• **PROBLEM DETAILS**: Restate word for word the lines of the material below, from the line with "the shared multiplier" to the line with "v = 18'd81386;", both lines included, and no others.

• **RAW DATA**:
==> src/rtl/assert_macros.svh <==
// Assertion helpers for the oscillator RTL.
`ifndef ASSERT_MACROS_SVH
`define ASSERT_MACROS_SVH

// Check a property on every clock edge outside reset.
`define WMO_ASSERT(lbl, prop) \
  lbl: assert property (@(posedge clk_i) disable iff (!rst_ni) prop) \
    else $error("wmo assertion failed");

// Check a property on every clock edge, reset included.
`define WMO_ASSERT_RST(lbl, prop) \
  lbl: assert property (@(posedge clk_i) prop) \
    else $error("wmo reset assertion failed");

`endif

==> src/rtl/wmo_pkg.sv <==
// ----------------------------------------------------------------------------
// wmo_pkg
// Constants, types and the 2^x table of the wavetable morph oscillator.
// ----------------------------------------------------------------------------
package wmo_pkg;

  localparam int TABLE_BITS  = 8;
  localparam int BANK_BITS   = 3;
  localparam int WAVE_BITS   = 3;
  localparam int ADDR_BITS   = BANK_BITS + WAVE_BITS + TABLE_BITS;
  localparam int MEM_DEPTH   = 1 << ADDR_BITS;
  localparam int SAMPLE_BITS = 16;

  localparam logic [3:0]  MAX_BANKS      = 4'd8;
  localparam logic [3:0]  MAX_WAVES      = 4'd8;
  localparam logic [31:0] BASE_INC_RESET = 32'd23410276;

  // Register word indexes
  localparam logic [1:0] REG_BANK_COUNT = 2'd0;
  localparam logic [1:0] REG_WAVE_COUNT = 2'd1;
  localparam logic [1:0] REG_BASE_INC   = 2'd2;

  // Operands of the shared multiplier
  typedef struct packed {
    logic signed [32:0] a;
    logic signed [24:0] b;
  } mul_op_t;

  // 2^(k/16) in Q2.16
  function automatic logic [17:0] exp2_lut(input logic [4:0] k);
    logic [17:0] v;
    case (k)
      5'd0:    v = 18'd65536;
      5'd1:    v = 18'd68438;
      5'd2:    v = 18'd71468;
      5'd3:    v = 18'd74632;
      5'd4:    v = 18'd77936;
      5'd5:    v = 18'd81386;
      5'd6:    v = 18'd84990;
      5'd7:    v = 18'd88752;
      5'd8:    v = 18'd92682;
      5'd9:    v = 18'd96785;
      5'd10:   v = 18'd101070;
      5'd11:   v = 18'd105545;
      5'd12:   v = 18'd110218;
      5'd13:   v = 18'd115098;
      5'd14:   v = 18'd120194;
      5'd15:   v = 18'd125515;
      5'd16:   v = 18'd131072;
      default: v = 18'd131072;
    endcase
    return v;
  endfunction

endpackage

• **ANSWER TO THIS EXERCISE**:
  // Operands of the shared multiplier
  typedef struct packed {
    logic signed [32:0] a;
    logic signed [24:0] b;
  } mul_op_t;

  // 2^(k/16) in Q2.16
  function automatic logic [17:0] exp2_lut(input logic [4:0] k);
    logic [17:0] v;
    case (k)
      5'd0:    v = 18'd65536;
      5'd1:    v = 18'd68438;
      5'd2:    v = 18'd71468;
      5'd3:    v = 18'd74632;
      5'd4:    v = 18'd77936;
      5'd5:    v = 18'd81386;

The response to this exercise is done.